Numbers have a strange slipperiness
People aren’t like numbers. They are more like letters, and letters want to become stories. People have stories to tell. (Incredibly Loud and Up Close, by J Safron Foer)
I don’t remember records, final scores and statistics. Numbers have a strange slipperiness; they suggest nothing. (Pat Summitt, long time UTenn Volunteer’s Women’s Basketball coach, looking back at her career)
These words from Foer and Summitt knocked around in my head for a long time. I take notes all the time—carrying around small notebooks, one per question or project. But scraps of papers, old envelopes, re-used post-it notes, become canvas for hastily written notes as I never know when the urge to jot something down will find me. These notes find their way into my little note-taking books. I’ve started experimenting with e-notes (Evernote), and I suspect it may prove a helpful tool, but Evernote and its impact on note-taking, well, that’s another topic, and a note-taking rumination isn’t really my point here. Instead, thinking about note-taking relates to why Foer’s and Summitt’s words struck a chord with me. I love words, stories, powerful phrases, provocative questions, soaring discussions. The story (and telling stories, re-telling, and organizing stories) is probably the single most important tool for learning.

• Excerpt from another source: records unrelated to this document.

## config.mk

```make
export PLATFORM = sky130hd
export DESIGN_NAME = minitest_shr_host
export DESIGN_NICKNAME = d
export VERILOG_FILES = /design/src/rtl/minitest_shr_host.sv
export SDC_FILE = /design/constraint.sdc
export NUM_CORES = 2
export LEC_CHECK = 0
export ABC_CLOCK_PERIOD_IN_PS = 69900
export CAP_MARGIN = 20
export CELL_PAD_IN_SITES_DETAIL_PLACEMENT = 0
export CELL_PAD_IN_SITES_GLOBAL_PLACEMENT = 1
export CORE_ASPECT_RATIO = 1.1
export CORE_MARGIN = 2
export CORE_UTILIZATION = 47
export CTS_BUF_LIST = sky130_fd_sc_hd__clkbuf_8
export DETAILED_ROUTE_END_ITERATION = 8
export GPL_TIMING_DRIVEN = 0
export PLACE_DENSITY_LB_ADDON = 0.1
export SLEW_MARGIN = 15
export SYNTH_ARGS = -nofsm -noshare
export SYNTH_HDL_FRONTEND = slang
export SYNTH_SLANG_ARGS = --single-unit
```

## constraint.sdc

```tcl
create_clock -name clk -period 69.9 [get_ports clk]
set_input_delay 20.97 -clock clk [delete_from_list [all_inputs] [get_ports clk]]
set_output_delay 20.97 -clock clk [all_outputs]
set_load 0.01 [all_outputs]
```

“Numbers have a strange slipperiness.”
What sticks to numbers? Understanding? Insight? Passion? The promise of offering a path forward? Can I look at a diagram displaying the relationship between college GPA and career success or results of a survey purporting to measure creativity to figure out how these numbers inform the efforts of an organization to nurture a culture of innovation? Can I look at the most recent standardized test scores of students in two classrooms and get a sense of how that teacher must be teaching? Sure I can run SSPS to analyze the relationship between College GPA, major, and productivity, but will that help me design critical learning solutions for my organization?
Yes, numbers give us some important information. Just as we can see the outline of the red stop sign and the yellow slipper-when-wet signs in this picture—numbers allow us to glean a sense of shape or a blurred suggestion of what might be there. A danger is that we may be tempted to think that we can see “enough” of what we need to see. Relying on the numbers and different ways to crunch them offers an incomplete vision at best, and at its worst, relying on numbers diminishes the urgency of asking why? How? What next? What do you think? What might happen if we....?
Words, and the questions they form, elicit stories that help tellers and listeners make meaning. Stories provide a way to discern what is important, a way to organize and access information, and a method to tie together seemingly disparate themes for a fuller version of a larger whole.
What stories need to be uncovered in your life? In your organization? What questions do you need to ask to tease out the stories that have yet to be told? What assumptions about “how things are” can be explore by the stories told by those around you?